* _Exercise goal_:
The response must be made up of the lines in the entries below that contain "compound".
= Beginning of Section =
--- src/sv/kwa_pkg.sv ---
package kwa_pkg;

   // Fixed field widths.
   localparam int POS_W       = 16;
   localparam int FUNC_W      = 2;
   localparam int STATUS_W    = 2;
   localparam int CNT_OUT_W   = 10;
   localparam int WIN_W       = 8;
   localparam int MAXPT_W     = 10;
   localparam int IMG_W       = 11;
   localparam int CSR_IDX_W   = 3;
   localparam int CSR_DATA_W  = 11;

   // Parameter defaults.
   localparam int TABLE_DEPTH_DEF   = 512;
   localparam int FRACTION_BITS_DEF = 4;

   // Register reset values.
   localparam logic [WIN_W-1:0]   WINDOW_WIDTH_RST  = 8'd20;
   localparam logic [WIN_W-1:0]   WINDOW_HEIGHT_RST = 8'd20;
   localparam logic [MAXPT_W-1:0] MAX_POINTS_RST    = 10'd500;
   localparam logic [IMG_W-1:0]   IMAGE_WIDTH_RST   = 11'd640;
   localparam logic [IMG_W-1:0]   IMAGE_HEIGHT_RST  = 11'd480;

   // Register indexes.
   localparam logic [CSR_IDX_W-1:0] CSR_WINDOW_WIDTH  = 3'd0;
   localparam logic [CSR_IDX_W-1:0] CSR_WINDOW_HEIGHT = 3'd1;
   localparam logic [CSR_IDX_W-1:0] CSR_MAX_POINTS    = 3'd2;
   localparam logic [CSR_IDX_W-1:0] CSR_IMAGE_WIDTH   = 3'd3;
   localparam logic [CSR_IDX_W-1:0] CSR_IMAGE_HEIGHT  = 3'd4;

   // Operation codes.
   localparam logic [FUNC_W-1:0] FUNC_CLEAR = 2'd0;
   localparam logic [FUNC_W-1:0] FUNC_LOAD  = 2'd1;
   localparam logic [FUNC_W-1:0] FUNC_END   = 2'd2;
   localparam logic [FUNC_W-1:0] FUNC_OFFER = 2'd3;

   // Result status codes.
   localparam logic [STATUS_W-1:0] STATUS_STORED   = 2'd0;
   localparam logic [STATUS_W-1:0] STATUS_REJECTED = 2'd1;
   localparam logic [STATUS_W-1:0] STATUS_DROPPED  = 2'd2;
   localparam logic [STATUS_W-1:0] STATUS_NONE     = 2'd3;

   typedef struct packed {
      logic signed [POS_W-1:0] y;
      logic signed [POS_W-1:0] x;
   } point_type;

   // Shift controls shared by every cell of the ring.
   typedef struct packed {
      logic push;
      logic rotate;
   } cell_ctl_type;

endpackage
= End of Section =
= Beginning of Section =
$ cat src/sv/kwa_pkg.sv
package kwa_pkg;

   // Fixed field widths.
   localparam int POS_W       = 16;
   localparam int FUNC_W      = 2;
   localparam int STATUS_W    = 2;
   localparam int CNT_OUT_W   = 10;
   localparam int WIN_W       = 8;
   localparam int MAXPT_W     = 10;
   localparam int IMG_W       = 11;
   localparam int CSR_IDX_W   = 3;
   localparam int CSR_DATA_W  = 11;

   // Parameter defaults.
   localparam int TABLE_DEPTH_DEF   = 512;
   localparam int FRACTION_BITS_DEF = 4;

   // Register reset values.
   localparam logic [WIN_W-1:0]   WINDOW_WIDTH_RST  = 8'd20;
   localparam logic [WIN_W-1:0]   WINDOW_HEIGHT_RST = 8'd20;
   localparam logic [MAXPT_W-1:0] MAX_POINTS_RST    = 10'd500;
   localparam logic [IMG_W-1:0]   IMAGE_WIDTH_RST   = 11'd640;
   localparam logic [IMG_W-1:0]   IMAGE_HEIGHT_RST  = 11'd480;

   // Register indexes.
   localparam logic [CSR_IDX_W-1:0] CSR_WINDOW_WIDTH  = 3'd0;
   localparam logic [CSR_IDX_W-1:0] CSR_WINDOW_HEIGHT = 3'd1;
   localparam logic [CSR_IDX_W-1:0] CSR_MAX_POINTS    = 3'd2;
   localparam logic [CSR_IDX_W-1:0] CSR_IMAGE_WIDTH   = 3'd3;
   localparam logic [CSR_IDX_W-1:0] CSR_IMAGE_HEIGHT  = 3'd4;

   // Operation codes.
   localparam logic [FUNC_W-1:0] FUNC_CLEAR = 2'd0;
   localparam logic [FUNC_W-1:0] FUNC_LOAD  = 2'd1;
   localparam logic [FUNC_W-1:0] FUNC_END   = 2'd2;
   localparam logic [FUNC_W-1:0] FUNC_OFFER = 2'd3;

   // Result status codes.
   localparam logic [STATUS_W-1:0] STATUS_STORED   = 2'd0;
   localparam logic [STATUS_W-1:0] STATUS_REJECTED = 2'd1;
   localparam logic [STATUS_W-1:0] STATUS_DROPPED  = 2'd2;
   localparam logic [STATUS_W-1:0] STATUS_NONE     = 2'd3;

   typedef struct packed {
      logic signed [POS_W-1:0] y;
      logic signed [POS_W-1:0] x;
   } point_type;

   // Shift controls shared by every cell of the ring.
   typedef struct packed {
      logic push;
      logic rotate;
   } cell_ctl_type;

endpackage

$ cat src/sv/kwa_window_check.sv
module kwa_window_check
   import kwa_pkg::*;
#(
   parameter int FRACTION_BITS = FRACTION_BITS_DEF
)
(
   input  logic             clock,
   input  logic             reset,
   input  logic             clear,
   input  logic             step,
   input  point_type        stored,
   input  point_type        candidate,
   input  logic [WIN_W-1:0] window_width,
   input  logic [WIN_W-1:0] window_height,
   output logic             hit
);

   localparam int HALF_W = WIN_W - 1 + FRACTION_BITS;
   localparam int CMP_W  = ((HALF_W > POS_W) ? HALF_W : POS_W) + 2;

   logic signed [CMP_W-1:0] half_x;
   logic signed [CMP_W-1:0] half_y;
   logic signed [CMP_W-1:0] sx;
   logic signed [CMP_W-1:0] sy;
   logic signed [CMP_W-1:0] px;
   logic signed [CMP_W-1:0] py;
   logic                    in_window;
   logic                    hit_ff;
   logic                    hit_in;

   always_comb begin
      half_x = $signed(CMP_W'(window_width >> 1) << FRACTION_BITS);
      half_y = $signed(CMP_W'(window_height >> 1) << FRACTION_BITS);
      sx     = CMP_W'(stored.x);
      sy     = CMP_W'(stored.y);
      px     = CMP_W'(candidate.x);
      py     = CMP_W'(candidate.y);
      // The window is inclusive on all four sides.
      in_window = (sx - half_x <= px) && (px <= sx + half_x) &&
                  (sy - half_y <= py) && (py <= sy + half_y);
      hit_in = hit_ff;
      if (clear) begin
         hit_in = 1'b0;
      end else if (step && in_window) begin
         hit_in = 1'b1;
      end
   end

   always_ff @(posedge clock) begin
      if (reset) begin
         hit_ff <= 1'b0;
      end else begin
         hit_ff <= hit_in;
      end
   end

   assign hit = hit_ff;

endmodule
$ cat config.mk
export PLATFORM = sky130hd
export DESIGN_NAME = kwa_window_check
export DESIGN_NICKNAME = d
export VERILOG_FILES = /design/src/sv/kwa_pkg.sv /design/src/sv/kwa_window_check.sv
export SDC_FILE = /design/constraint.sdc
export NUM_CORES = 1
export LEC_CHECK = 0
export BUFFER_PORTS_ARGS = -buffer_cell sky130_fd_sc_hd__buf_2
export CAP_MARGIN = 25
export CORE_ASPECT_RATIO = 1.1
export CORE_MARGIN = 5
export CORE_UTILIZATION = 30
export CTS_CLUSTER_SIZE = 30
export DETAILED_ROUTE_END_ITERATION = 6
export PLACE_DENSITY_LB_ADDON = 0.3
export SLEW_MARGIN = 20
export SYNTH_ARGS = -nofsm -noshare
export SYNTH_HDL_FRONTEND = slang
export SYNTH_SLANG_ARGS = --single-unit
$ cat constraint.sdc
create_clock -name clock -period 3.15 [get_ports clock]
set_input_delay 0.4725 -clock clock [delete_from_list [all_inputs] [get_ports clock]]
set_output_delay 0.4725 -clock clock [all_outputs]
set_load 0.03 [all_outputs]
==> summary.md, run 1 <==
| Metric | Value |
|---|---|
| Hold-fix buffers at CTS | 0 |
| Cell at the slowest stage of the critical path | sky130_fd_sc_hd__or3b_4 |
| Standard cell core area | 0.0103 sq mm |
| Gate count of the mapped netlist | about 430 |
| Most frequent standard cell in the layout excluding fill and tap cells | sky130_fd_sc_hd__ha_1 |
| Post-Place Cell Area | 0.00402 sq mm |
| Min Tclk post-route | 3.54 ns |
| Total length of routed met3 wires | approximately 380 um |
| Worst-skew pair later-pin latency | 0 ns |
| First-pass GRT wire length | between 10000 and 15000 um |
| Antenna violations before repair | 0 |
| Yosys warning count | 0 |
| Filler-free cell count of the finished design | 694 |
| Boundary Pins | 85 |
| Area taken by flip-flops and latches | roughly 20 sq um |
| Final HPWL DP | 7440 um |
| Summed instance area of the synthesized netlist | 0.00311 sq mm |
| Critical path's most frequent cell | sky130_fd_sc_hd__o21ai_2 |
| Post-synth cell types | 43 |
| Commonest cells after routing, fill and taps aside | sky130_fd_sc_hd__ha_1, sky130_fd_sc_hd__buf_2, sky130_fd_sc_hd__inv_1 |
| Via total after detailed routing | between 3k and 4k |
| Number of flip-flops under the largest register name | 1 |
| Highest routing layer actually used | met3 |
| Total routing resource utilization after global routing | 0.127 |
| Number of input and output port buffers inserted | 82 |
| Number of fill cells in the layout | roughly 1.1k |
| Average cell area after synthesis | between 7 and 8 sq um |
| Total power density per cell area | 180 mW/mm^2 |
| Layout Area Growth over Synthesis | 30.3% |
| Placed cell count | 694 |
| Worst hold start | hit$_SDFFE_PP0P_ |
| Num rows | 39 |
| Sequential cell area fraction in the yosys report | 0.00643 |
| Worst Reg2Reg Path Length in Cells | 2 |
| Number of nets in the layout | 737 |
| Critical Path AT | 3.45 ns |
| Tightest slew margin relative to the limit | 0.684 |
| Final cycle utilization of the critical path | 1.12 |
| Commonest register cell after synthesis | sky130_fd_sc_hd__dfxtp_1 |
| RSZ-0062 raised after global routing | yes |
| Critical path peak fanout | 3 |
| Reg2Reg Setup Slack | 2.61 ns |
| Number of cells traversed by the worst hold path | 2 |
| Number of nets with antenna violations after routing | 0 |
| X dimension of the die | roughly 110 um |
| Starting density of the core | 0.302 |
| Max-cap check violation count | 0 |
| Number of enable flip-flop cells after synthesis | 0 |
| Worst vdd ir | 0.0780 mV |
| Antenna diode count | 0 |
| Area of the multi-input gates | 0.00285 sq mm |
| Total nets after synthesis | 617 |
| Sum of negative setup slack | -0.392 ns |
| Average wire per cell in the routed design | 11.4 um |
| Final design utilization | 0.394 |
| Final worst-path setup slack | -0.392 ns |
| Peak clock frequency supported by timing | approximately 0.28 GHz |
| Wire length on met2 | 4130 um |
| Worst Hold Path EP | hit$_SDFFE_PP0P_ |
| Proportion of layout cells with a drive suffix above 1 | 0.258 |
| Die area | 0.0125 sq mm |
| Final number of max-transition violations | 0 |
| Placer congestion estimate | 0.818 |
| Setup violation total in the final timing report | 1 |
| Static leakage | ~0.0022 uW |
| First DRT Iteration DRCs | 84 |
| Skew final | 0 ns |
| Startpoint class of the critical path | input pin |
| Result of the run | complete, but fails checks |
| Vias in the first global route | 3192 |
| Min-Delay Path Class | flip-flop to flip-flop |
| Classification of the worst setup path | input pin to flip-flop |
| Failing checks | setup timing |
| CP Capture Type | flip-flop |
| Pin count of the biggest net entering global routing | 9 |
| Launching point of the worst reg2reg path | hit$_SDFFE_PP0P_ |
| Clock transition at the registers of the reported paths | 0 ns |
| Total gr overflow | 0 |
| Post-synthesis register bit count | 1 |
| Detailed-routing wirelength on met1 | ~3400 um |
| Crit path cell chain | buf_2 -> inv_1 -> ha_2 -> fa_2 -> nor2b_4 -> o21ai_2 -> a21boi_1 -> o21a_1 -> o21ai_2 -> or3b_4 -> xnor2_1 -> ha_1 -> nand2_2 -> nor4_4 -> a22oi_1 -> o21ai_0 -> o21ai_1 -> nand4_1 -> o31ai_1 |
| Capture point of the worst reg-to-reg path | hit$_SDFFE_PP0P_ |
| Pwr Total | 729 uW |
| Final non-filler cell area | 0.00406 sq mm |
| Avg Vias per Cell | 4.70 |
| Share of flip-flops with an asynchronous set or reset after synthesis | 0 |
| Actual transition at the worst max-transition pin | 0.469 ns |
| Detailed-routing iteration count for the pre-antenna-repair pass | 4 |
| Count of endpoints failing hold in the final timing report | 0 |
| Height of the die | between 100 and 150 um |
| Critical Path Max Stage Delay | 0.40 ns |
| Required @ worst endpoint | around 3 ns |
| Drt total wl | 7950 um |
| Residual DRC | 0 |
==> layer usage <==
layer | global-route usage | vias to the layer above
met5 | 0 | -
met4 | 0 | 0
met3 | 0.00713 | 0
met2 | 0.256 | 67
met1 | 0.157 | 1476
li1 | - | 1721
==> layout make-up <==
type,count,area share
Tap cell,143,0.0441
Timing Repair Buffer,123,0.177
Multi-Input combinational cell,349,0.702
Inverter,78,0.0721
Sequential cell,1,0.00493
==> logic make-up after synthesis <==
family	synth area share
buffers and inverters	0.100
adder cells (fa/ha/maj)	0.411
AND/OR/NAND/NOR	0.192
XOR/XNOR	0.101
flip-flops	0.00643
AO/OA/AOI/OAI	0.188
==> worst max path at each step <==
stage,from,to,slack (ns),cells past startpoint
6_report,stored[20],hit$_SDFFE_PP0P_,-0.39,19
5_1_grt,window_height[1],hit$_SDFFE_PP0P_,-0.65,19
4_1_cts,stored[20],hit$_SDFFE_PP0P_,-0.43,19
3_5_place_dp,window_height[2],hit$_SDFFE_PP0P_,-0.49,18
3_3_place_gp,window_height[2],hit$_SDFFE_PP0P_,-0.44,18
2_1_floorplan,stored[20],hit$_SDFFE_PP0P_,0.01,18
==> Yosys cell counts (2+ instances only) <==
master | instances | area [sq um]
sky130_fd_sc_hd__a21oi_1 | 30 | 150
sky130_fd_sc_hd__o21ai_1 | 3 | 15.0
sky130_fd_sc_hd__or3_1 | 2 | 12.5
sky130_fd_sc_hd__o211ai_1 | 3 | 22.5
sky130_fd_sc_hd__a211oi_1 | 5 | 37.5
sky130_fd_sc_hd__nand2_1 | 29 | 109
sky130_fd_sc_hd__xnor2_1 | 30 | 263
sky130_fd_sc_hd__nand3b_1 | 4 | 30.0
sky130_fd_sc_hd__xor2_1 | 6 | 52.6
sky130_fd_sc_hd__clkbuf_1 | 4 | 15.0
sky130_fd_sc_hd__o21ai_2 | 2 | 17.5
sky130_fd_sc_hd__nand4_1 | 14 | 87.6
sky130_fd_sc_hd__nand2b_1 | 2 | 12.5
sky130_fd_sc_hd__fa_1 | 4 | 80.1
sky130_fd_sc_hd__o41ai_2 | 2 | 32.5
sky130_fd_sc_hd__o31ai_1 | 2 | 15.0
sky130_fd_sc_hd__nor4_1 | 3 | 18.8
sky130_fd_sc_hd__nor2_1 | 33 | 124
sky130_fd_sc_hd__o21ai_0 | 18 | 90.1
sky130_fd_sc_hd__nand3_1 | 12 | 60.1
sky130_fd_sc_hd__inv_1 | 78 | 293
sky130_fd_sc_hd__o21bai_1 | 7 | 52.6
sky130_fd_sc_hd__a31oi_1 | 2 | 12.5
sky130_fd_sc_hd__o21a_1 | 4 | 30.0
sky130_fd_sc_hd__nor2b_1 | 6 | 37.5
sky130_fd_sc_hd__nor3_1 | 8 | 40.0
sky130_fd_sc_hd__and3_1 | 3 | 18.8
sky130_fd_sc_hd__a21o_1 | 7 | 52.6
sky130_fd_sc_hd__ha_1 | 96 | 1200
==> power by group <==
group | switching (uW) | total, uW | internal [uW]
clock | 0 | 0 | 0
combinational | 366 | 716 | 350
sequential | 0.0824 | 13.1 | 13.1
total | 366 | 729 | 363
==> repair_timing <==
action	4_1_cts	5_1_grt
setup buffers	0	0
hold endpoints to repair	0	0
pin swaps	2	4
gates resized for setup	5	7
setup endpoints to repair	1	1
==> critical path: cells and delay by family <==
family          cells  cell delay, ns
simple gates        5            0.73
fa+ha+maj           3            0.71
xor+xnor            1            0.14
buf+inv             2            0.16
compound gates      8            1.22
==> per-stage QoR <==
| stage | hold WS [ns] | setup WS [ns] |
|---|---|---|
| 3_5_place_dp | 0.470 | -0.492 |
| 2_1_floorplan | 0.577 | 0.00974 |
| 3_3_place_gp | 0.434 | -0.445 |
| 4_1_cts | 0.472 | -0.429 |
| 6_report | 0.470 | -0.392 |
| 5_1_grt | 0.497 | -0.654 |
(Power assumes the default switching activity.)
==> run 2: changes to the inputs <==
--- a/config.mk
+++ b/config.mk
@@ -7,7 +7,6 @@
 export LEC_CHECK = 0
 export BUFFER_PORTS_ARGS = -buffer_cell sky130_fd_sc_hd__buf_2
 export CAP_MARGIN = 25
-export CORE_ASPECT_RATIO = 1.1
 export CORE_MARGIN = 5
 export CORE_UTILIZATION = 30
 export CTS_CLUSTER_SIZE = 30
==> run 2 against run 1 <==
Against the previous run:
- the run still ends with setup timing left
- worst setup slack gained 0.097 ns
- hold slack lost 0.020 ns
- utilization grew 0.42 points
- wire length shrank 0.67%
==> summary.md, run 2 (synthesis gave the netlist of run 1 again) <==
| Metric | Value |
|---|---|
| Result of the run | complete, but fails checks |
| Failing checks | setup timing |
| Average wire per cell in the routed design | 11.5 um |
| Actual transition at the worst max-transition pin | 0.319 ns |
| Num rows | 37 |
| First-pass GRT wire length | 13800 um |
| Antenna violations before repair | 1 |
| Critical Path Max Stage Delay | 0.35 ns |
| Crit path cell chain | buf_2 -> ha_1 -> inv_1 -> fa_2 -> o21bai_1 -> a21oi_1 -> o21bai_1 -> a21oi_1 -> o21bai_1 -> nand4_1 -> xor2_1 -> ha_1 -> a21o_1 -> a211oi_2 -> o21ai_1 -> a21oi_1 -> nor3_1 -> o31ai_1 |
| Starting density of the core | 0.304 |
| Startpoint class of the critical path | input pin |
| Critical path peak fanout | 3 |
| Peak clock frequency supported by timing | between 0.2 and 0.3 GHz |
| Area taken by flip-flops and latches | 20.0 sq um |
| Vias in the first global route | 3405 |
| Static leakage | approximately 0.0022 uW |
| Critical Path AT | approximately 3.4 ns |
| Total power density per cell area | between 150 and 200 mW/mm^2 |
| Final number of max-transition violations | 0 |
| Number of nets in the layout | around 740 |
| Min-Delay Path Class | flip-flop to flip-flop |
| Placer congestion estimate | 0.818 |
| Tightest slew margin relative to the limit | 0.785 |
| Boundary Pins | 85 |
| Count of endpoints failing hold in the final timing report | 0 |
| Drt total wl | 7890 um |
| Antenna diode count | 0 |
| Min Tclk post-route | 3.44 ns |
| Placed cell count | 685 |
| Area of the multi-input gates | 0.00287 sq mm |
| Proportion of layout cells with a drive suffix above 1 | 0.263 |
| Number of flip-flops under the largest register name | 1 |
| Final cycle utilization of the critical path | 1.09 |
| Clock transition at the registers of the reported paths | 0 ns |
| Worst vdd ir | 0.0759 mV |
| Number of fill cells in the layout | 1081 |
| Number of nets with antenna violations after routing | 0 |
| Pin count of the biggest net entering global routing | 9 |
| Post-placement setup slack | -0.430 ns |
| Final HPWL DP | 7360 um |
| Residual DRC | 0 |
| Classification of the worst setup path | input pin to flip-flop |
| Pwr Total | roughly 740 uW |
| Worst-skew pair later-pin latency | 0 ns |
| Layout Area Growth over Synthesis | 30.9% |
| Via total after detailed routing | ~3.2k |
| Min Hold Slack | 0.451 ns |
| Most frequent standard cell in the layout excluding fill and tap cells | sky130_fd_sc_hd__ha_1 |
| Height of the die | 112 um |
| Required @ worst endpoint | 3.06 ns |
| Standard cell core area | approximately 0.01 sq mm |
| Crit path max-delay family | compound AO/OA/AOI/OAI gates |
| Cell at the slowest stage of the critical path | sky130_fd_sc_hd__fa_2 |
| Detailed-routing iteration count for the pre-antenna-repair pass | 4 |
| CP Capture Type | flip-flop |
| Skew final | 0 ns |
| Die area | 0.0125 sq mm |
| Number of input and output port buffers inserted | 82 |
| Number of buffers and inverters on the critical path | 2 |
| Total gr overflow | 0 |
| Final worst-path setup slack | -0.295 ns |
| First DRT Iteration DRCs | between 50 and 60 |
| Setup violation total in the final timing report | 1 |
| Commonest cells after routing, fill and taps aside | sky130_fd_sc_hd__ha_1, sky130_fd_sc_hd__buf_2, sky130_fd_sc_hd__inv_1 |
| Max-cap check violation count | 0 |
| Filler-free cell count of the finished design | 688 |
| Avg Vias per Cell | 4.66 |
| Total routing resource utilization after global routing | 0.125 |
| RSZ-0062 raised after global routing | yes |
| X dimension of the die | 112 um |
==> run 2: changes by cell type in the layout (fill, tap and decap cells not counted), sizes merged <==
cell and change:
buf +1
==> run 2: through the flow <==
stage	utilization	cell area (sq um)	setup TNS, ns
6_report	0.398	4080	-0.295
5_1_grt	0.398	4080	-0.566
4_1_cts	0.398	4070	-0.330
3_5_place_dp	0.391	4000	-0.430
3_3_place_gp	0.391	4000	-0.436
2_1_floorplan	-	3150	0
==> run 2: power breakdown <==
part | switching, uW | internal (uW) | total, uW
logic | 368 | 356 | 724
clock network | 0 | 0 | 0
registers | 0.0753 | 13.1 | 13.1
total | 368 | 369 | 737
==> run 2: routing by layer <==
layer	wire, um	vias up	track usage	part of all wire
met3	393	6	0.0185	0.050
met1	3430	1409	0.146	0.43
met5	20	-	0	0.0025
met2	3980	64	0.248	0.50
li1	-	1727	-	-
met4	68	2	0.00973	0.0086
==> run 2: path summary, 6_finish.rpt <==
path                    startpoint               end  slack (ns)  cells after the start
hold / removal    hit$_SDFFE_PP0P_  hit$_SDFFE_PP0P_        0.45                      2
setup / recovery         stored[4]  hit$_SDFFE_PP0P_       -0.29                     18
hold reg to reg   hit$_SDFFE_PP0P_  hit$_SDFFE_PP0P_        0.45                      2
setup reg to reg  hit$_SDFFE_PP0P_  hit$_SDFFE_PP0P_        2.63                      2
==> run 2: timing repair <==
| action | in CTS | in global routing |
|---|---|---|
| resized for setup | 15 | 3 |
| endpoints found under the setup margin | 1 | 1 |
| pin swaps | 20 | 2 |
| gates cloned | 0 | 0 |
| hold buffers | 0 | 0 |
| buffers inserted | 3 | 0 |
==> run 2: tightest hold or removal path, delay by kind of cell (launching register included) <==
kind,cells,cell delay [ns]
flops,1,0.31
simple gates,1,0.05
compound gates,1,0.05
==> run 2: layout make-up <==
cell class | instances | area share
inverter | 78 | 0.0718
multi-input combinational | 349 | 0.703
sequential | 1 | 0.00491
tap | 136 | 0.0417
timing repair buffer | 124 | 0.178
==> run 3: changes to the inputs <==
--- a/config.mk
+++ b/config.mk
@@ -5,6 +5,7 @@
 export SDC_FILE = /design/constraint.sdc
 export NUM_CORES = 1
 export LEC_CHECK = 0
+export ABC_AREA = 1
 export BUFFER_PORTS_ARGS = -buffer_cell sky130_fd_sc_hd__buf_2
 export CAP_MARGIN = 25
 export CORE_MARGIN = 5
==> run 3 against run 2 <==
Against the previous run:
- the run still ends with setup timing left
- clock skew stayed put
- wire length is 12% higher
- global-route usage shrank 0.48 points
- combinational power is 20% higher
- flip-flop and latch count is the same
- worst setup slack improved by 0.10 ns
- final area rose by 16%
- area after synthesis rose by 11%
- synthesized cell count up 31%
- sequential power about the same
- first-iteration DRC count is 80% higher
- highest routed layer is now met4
= End of Section =
* _The answer_:
compound gates      8            1.22
| Crit path max-delay family | compound AO/OA/AOI/OAI gates |
compound gates,1,0.05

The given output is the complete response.